Curlicues

12 Feb

The jigsaw was too loud for Gregory to hear the doorbell, the knock, or the pounding, but when he finished the last set of curlicues he glanced up to the monitor to see a young woman at the door holding a brown paper bag. He switched off the saw and the whirring slow-hummed to a stop. He snatched his cigar from the edge of a sawhorse as he started through the house, taking a puff and blowing out the smoke before opening the front door.

Teresa waved her hand in front of her face and winced a little, but tried to act unaffected as she caught the smell of cigar smoke mixed with sawdust. She couldn’t hide looking a little glum. “Canton Dragon?”

“That’s me!” he said.

“Fried rice, spring rolls, cashew shrimp and a Pepsi,” she said, “eighteen fifty eight.”

Gregory reached into his pocket and pulled out his wallet, then fingered through some bills and handed her a twenty.

“What’s gotcha down?” he said.

“Oh my friends’ new band is at this club and everybody’s going and I didn’t say anything soon enough so I’m the one working.”

“I thought restaurant people always wanted Saturday nights.”

“We usually do. I’m sorry. I shouldn’t complain to the customers. I’m sorry.”

“Here then,” he said pulling out a ten to add to the sum as he took the bag, “Night’s not a total loss.”

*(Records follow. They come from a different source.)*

## config.mk

```make
export PLATFORM = sky130hd
export DESIGN_NAME = dpi_stream_sequencer
export DESIGN_NICKNAME = d
export VERILOG_FILES = /design/src/rtl/dpi_pkg.sv /design/src/rtl/dpi_flow_table.sv /design/src/rtl/dpi_stream_sequencer.sv
export SDC_FILE = /design/constraint.sdc
export NUM_CORES = 2
export LEC_CHECK = 0
export CORE_MARGIN = 2
export CORE_UTILIZATION = 59
export DETAILED_ROUTE_END_ITERATION = 10
export GPL_TIMING_DRIVEN = 0
export PLACE_DENSITY_LB_ADDON = 0.08
export SLEW_MARGIN = 20
export SYNTH_ARGS = -nofsm -noshare
export SYNTH_HDL_FRONTEND = slang
export SYNTH_HIERARCHICAL = 1
export SYNTH_SLANG_ARGS = --single-unit
```

## constraint.sdc

```tcl
create_clock -name clk -period 14.3 [get_ports clk]
set_clock_uncertainty 0.05 [all_clocks]
set_input_delay 2.86 -clock clk [delete_from_list [all_inputs] [get_ports clk]]
set_output_delay 2.86 -clock clk [all_outputs]
set_load 0.005 [all_outputs]
```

“Wow, thank you!” she said suspending motion a moment, “Are you sure? I wasn’t trying to–?”

He waved her off and she backed and turned away walking. Short of closing the door he called after her,  “Sometimes you don’t fight for something and you get something good anyway. Just remember that. They’ll play again and you’ll have a few bucks in your pocket.”

“I hope.”

“Nothing’s an end in itself, you’ll get more chances,” he said with a wave, looking down with a smile, closing the door.

He served himself up a plate, put the containers in the refrigerator and went into the workshop to eat while contemplating the chair he was crafting. It was all put together except for the backrest which he was carefully carving with curlicues. “Curlicues,” he muttered prodding through the shrimp to pick out cashews. “Ma baby loves the curlicues…”

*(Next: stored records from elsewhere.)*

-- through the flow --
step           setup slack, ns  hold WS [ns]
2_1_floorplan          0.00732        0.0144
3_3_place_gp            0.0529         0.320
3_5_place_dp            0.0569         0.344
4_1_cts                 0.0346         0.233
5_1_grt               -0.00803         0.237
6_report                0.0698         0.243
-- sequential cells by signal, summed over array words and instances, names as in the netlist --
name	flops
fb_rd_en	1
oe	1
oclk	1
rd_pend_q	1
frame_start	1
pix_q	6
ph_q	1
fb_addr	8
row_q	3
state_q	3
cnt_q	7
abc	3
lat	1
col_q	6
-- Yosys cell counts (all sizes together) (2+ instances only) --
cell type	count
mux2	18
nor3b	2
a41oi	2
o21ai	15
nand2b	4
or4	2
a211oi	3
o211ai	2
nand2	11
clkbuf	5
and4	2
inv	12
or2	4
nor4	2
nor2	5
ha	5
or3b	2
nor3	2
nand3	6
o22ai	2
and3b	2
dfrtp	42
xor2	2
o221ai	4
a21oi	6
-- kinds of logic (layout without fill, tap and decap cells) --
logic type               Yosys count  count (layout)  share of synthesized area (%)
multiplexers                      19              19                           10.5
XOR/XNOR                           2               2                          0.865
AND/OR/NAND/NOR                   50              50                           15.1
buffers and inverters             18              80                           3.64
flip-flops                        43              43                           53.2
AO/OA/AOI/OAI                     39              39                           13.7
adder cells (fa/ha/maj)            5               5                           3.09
==> src/rtl/instruction_fetch_unit.sv <==
// Instruction fetch: PC, boot/run/fault FSM, redirect handling, range/alignment faults.
module instruction_fetch_unit
  import riscv_fetch_pkg::*;
#(
  parameter logic [63:0] RESET_PC  = DEFAULT_RESET_PC,
  parameter int unsigned MEM_BYTES = 256,
  parameter int unsigned BUF_DEPTH = 2
) (
  input  logic        clk,
  input  logic        rst_n,
  output logic [63:0] imem_addr,
  input  logic [31:0] imem_rdata,
  input  logic        redirect_valid,
  input  logic [63:0] redirect_pc,
  output logic        out_valid,
  input  logic        out_ready,
  output logic [31:0] out_instr,
  output logic [63:0] out_pc,
  output logic        fault,
  output logic [63:0] fault_pc
);

  localparam logic [1:0]  FULL_COUNT    = 2'(BUF_DEPTH);
  // pc+3 < MEM_BYTES rewritten as pc <= MEM_BYTES-4 so it cannot overflow.
  localparam logic [63:0] LAST_FETCH_PC = 64'(MEM_BYTES) - 64'(INSTR_BYTES);

  fetch_state_t r_state;
  fetch_state_t w_next_state;
  logic [63:0]  r_pc;
  logic         r_fault;
  logic [63:0]  r_fault_pc;

  logic         w_full;
  logic         w_in_range;
  logic         w_push;
  logic         w_pop;
  logic         w_flush;
  logic         w_pc_load;
  logic         w_pc_inc;
  logic         w_fault_set;
  logic [63:0]  w_fault_addr;
  logic [1:0]   w_count;
  fetch_entry_t w_head;
  fetch_entry_t w_push_entry;

  assign w_full     = (w_count == FULL_COUNT);
  assign w_in_range = (r_pc <= LAST_FETCH_PC);

  always_ff @(posedge clk or negedge rst_n) begin
    if (!rst_n) begin
      r_state <= ST_BOOT;
    end else begin
      r_state <= w_next_state;
    end
  end

  always_comb begin
    w_next_state = r_state;
    w_push       = 1'b0;
    w_flush      = 1'b0;
    w_pc_load    = 1'b0;
    w_pc_inc     = 1'b0;
    w_fault_set  = 1'b0;
    w_fault_addr = '0;
    if (r_state == ST_BOOT) begin
      w_next_state = ST_RUN;
    end
    if ((r_state != ST_FAULT) && redirect_valid) begin
      w_flush = 1'b1;
      if (redirect_pc[1:0] != 2'b00) begin
        w_next_state = ST_FAULT;
        w_fault_set  = 1'b1;
        w_fault_addr = redirect_pc;
      end else begin
        w_pc_load = 1'b1;
      end
    end else if ((r_state == ST_RUN) && !w_full) begin
      if (w_in_range) begin
        w_push   = 1'b1;
        w_pc_inc = 1'b1;
      end else begin
        w_next_state = ST_FAULT;
        w_fault_set  = 1'b1;
        w_fault_addr = r_pc;
      end
    end
  end

  always_ff @(posedge clk or negedge rst_n) begin
    if (!rst_n) begin
      r_pc <= RESET_PC;
    end else if (w_pc_load) begin
      r_pc <= redirect_pc;
    end else if (w_pc_inc) begin
      r_pc <= r_pc + 64'(INSTR_BYTES);
    end
  end

  always_ff @(posedge clk or negedge rst_n) begin
    if (!rst_n) begin
      r_fault    <= 1'b0;
      r_fault_pc <= '0;
    end else if (w_fault_set) begin
      r_fault    <= 1'b1;
      r_fault_pc <= w_fault_addr;
    end
  end

  assign w_push_entry = '{pc: r_pc, instr: imem_rdata};
  assign w_pop        = out_valid && out_ready;

  fetch_skid_buffer u_buf (
    .clk          (clk),
    .rst_n        (rst_n),
    .i_push       (w_push),
    .i_push_entry (w_push_entry),
    .i_pop        (w_pop),
    .i_flush      (w_flush),
    .o_head       (w_head),
    .o_count      (w_count)
  );

  assign imem_addr = r_pc;
  assign out_valid = (w_count != 2'd0);
  assign out_pc    = w_head.pc;
  assign out_instr = w_head.instr;
  assign fault     = r_fault;
  assign fault_pc  = r_fault_pc;

endmodule
<file path="src/rtl/crpt_ctrl.sv">
// crpt_ctrl: bus-mapped sequencer that fetches TRNG keys, launches cripto encryptions and captures ciphertext.
// Optional CRPT_IRQ_EN adds a level irq output and a STATUS[5] irq_en bit written via CTRL bit2.
module crpt_ctrl #(
  parameter int W           = 10,
  parameter int ENC_LAT     = 4,
  parameter int KEY_TIMEOUT = 1024
) (
  input  logic         clk,
  input  logic         reset,
  input  logic         sel,
  input  logic         we,
  input  logic [4:0]   addr,
  input  logic [31:0]  wdata,
  output logic [31:0]  rdata,
  input  logic [W-1:0] trng_out,
  input  logic         trng_ready,
  output logic [W-1:0] key,
  output logic [W-1:0] plaintext,
  input  logic [W-1:0] ciphertext,
  output logic         busy
`ifdef CRPT_IRQ_EN
  ,
  output logic         irq
`endif
);
  localparam int TMAX = (KEY_TIMEOUT > ENC_LAT) ? KEY_TIMEOUT : ENC_LAT;
  localparam int TW   = (TMAX > 2) ? $clog2(TMAX) : 1;
  typedef enum logic [1:0] {IDLE, KEYWAIT, ENC} state_t;
  state_t r_state, w_state_nxt;
  logic [TW-1:0] r_timer;
  logic [W-1:0] r_key, r_pt, r_ct;
  logic r_key_valid, r_done, r_timeout_err, r_reject_err;
  logic w_irq_en, w_ctrl_wr, w_pt_wr, w_key_req, w_launch, w_key_done, w_key_to, w_enc_done, w_reject;
  logic w_unused;
  assign w_unused   = &{1'b0, wdata, addr[1:0]};
  assign w_ctrl_wr  = sel & we & (addr[4:2] == 3'd1);
  assign w_pt_wr    = sel & we & (addr[4:2] == 3'd2);
  assign w_key_req  = w_ctrl_wr & wdata[0] & (r_state == IDLE);
  assign w_launch   = w_pt_wr & r_key_valid & (r_state == IDLE);
  assign w_key_done = (r_state == KEYWAIT) & trng_ready;
  // a TRNG pulse in the final wait cycle beats the timeout
  assign w_key_to   = (r_state == KEYWAIT) & ~trng_ready & (r_timer == TW'(KEY_TIMEOUT - 1));
  assign w_enc_done = (r_state == ENC) & (r_timer == TW'(ENC_LAT - 1));
  assign w_reject   = (w_ctrl_wr & wdata[0] & busy) | (w_pt_wr & ~w_launch);
  assign busy       = r_state != IDLE;
  assign key        = r_key;
  assign plaintext  = r_pt;
  always_ff @(posedge clk or negedge reset)
    if (!reset) r_state <= IDLE;
    else r_state <= w_state_nxt;
  always_comb begin
    w_state_nxt = r_state;
    if (w_key_req) w_state_nxt = KEYWAIT;
    else if (w_launch) w_state_nxt = ENC;
    else if (w_key_done | w_key_to | w_enc_done) w_state_nxt = IDLE;
  end
  // flag clear comes first so that events in the same cycle still set their flags
  always_ff @(posedge clk or negedge reset)
    if (!reset) begin
      r_timer       <= '0;
      r_key         <= '0;
      r_pt          <= '0;
      r_ct          <= '0;
      r_key_valid   <= 1'b0;
      r_done        <= 1'b0;
      r_timeout_err <= 1'b0;
      r_reject_err  <= 1'b0;
    end else begin
      if (busy) r_timer <= r_timer + TW'(1);
      if (w_ctrl_wr & wdata[1]) begin
        r_done        <= 1'b0;
        r_timeout_err <= 1'b0;
        r_reject_err  <= 1'b0;
      end
      if (w_reject) r_reject_err <= 1'b1;
      if (w_key_req) begin
        r_key_valid <= 1'b0;
        r_timer     <= '0;
      end
      if (w_launch) begin
        r_pt    <= wdata[W-1:0];
        r_done  <= 1'b0;
        r_timer <= '0;
      end
      if (w_key_done) begin
        r_key       <= trng_out;
        r_key_valid <= 1'b1;
      end
      if (w_key_to) r_timeout_err <= 1'b1;
      if (w_enc_done) begin
        r_ct   <= ciphertext;
        r_done <= 1'b1;
      end
    end
`ifdef CRPT_IRQ_EN
  logic r_irq_en;
  always_ff @(posedge clk or negedge reset)
    if (!reset) r_irq_en <= 1'b0;
    else if (w_ctrl_wr) r_irq_en <= wdata[2];
  assign w_irq_en = r_irq_en;
  assign irq      = r_irq_en & (r_done | r_timeout_err);
`else
  assign w_irq_en = 1'b0;
`endif
  assign rdata = (addr[4:2] == 3'd0) ? {26'd0, w_irq_en, r_reject_err, r_timeout_err, r_done, r_key_valid, busy} :
                 (addr[4:2] == 3'd3) ? 32'(r_ct) :
                 (addr[4:2] == 3'd4) ? 32'(r_key) : 32'd0;
endmodule

</file>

She would be home in three more days. The chair would be waiting for her in the living room, polished smooth and inviting. He imagined her relaxing in it, reading a book, listening to music, talking with him about the road. She’d tell about the triumphs, keep the spin upbeat. He’d avoid lines of questioning that turned toward the  the dreams she once had for herself because now they’d just just stiffen her spirit, but he’d listen to the melody in her storytelling, his reactions cutting a fine line, carefully coiling his end of the conversation hoping she would recognize she was marvelous beyond her vocation. He hoped she would hear her own voice the way he heard it, like honey and velvet, riot and outrage, soul and simmer and sexuality.

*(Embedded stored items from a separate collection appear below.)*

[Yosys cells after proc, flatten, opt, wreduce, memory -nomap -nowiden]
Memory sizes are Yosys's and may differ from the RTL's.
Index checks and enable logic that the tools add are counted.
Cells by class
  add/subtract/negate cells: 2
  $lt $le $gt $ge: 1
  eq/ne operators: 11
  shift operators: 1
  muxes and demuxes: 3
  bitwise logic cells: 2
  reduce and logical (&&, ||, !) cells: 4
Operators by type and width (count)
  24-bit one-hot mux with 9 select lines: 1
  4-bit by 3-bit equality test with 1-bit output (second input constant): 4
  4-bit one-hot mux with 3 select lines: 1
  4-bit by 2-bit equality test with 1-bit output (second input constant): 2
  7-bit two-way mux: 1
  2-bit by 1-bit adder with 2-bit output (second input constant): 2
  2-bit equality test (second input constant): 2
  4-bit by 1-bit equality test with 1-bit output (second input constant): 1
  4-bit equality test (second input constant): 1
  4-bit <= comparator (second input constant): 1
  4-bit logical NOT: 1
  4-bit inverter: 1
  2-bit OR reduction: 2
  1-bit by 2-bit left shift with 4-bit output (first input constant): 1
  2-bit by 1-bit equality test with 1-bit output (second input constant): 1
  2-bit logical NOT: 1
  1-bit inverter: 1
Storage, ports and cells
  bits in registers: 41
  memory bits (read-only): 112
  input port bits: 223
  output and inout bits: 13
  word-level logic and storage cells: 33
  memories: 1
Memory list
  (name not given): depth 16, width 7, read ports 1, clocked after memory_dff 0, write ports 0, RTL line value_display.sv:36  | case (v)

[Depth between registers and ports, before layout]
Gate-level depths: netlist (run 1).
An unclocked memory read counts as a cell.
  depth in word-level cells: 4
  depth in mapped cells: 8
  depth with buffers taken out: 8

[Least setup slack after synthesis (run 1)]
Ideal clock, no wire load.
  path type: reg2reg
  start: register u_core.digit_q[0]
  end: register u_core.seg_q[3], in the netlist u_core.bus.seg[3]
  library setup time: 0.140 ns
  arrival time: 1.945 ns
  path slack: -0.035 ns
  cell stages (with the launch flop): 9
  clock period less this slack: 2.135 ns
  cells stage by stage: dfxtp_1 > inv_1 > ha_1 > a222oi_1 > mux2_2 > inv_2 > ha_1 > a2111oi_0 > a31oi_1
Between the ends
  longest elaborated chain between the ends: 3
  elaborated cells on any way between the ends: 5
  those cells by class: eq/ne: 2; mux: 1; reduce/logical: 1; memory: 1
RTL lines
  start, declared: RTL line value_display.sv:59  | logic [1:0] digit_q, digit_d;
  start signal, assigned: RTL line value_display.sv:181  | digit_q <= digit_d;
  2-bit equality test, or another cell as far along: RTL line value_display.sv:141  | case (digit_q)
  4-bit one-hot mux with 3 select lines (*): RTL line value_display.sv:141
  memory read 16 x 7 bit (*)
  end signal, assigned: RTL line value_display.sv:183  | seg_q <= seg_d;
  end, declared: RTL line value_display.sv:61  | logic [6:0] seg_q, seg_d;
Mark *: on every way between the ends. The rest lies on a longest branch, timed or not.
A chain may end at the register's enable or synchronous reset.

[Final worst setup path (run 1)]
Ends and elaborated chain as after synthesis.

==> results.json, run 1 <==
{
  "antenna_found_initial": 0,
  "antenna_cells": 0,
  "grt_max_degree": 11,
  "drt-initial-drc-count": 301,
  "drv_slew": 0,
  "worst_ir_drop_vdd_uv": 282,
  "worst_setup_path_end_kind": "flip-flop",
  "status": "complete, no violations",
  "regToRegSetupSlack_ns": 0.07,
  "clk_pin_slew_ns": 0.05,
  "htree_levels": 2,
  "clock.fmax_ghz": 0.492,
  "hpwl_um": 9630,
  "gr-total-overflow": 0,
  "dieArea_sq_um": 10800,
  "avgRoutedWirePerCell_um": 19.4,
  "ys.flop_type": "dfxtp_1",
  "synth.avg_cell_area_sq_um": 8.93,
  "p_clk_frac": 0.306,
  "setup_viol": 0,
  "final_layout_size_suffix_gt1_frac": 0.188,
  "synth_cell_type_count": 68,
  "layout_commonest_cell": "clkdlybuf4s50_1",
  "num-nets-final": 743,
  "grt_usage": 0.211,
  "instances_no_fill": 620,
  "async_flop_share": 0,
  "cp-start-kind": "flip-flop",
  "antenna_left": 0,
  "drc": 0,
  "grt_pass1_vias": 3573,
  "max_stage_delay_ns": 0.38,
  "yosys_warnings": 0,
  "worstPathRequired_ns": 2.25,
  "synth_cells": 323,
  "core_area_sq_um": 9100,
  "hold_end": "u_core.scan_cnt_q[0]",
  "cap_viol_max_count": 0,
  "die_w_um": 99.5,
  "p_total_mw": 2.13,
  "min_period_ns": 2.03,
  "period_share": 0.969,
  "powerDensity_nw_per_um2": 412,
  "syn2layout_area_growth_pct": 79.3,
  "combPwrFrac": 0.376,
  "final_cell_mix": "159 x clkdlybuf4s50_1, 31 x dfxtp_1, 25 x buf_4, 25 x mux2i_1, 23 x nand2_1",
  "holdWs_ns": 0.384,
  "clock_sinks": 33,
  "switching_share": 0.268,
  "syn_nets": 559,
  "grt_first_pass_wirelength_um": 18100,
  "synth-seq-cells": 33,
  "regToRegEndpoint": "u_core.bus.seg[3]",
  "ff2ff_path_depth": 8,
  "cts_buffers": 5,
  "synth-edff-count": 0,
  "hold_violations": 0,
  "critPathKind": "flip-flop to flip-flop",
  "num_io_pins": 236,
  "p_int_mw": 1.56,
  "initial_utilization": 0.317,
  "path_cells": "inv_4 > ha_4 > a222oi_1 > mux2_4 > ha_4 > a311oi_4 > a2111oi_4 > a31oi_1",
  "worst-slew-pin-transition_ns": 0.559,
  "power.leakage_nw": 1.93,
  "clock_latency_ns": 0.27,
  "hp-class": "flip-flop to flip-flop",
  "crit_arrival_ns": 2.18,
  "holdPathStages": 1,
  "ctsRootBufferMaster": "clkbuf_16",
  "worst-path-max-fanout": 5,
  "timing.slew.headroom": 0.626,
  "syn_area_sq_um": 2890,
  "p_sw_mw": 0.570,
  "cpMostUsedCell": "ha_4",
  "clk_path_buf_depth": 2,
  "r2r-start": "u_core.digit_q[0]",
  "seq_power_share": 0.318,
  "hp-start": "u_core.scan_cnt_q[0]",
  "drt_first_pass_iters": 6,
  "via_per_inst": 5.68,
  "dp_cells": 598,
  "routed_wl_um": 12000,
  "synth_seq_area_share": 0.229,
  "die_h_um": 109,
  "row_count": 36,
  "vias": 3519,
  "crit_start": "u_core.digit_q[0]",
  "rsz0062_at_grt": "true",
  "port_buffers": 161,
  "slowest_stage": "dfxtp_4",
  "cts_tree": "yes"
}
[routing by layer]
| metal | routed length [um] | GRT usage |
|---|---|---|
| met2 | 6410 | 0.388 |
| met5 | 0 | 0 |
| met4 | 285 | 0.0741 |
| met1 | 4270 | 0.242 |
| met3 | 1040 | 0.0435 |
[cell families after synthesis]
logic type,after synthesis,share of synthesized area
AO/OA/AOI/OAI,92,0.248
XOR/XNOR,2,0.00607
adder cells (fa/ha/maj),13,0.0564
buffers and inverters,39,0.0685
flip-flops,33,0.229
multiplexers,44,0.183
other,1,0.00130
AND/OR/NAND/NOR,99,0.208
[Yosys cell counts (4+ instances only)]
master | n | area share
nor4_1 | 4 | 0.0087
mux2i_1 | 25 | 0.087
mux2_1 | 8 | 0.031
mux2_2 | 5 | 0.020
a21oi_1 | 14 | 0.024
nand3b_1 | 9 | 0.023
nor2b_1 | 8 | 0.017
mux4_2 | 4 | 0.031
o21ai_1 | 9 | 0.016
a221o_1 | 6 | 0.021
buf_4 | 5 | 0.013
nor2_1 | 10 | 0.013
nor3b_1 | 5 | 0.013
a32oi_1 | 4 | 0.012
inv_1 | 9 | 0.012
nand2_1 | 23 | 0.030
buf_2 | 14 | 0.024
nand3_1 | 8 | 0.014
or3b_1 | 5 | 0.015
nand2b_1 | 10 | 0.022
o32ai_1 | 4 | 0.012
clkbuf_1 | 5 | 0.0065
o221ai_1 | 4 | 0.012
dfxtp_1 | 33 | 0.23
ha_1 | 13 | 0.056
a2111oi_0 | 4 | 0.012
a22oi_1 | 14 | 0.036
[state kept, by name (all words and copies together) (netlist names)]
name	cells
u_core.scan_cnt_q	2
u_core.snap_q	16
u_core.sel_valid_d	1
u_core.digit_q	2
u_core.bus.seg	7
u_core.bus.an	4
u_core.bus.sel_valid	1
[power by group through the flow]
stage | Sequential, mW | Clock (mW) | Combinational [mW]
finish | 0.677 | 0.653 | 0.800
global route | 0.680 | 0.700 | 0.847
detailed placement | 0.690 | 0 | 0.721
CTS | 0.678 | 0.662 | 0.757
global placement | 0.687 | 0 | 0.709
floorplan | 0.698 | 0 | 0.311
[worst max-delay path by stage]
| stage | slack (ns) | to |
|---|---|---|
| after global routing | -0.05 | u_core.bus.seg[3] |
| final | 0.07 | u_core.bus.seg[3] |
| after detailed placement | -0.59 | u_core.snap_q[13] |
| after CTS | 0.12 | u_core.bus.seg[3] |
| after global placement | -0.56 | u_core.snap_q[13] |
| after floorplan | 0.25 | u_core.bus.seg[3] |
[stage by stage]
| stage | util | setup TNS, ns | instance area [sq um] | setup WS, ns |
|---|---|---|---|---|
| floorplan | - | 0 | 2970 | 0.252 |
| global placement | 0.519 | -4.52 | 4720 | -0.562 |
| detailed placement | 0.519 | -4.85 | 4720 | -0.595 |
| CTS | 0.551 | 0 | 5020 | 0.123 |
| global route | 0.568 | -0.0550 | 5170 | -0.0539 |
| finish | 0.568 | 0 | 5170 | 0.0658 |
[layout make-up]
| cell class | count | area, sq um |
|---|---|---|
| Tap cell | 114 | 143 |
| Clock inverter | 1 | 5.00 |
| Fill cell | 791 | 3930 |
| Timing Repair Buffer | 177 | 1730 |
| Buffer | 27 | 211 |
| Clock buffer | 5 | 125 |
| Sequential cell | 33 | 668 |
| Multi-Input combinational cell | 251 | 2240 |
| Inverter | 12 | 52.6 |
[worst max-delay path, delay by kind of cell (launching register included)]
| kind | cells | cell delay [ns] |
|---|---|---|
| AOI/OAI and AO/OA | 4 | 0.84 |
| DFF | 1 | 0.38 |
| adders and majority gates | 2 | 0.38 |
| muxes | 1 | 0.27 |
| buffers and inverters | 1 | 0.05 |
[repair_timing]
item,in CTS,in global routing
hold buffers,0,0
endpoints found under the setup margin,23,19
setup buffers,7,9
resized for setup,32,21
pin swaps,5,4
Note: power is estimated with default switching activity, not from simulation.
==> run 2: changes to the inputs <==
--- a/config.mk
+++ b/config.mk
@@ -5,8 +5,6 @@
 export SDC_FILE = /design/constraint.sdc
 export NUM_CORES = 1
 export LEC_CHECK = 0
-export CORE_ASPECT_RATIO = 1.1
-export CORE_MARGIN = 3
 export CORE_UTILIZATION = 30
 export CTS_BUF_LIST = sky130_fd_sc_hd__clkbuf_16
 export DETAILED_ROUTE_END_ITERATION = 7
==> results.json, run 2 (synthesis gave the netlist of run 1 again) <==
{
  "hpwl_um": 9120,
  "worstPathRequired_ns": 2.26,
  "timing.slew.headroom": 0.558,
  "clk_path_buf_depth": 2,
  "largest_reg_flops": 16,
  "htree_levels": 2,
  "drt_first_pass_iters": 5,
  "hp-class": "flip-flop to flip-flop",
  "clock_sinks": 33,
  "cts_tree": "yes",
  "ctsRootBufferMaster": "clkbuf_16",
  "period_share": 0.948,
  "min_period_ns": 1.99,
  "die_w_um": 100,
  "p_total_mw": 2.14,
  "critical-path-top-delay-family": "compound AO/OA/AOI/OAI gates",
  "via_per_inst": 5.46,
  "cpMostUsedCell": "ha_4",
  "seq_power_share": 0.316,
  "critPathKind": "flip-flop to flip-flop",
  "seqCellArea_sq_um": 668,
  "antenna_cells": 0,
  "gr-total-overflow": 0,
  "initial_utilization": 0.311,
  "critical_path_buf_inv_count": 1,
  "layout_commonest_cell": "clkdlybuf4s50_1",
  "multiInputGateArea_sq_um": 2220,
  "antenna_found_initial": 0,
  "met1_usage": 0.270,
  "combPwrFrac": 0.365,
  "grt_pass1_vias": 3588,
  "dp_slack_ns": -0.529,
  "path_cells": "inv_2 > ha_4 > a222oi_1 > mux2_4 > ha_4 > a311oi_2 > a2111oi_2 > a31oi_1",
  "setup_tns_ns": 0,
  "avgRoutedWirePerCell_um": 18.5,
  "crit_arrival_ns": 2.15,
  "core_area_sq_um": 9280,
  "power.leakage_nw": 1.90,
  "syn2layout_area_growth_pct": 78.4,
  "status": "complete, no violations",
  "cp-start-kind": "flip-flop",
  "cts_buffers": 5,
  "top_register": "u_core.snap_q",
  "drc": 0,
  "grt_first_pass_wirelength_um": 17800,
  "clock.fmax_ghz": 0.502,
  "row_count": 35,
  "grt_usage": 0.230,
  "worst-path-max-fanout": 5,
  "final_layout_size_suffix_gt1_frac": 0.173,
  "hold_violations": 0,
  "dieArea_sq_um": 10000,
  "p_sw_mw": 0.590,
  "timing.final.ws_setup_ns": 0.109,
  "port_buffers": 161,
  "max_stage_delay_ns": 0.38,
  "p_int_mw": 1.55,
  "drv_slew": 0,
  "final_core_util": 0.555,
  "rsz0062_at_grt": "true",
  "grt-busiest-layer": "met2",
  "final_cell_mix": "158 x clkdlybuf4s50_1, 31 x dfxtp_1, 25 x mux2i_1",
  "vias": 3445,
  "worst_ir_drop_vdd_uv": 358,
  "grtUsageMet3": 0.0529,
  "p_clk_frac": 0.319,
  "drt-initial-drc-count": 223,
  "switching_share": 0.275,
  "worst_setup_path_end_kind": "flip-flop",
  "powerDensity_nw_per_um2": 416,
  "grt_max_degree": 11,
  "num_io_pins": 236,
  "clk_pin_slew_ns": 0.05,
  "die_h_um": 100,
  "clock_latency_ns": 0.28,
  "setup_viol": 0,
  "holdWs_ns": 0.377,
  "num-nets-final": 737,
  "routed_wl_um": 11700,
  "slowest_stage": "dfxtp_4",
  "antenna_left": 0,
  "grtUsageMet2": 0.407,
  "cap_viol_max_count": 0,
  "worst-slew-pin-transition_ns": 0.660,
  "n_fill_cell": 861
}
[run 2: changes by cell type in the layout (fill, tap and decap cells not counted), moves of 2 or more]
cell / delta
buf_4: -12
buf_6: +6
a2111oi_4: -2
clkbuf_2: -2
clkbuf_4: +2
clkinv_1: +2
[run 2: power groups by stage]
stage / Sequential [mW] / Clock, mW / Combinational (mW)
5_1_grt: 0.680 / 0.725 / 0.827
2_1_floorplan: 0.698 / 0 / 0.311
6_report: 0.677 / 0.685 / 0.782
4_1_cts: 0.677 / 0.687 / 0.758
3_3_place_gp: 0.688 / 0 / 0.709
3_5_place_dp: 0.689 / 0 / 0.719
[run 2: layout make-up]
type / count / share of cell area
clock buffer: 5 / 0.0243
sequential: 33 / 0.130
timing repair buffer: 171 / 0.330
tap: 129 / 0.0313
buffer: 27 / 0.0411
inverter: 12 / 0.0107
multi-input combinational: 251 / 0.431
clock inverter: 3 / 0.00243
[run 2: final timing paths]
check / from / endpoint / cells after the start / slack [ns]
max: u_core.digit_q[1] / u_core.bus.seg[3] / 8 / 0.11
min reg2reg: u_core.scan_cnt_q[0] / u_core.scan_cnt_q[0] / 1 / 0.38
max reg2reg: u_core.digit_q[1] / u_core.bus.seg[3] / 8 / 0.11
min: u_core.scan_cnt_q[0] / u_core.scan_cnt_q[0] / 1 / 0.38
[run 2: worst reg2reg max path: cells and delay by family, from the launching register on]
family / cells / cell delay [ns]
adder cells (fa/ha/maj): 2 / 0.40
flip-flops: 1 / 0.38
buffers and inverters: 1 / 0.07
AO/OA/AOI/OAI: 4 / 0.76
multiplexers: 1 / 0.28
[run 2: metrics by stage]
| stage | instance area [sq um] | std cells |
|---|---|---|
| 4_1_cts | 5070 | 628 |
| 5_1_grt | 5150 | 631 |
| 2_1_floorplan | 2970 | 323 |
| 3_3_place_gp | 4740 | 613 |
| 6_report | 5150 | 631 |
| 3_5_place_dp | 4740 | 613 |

As usual she’d leave the tedium out of the tales, avoid the subject of whether the price was worth the cost of long absences from home and distance from where she wanted to be. She’d minimize the long drives, the bad motels, the cramped van, the drunk audiences, the deaf sound mixers and the slightly sour feeling she’d get looking out on the crowd to realize most of them weren’t even listening, too young to appreciate a Heart tribute band.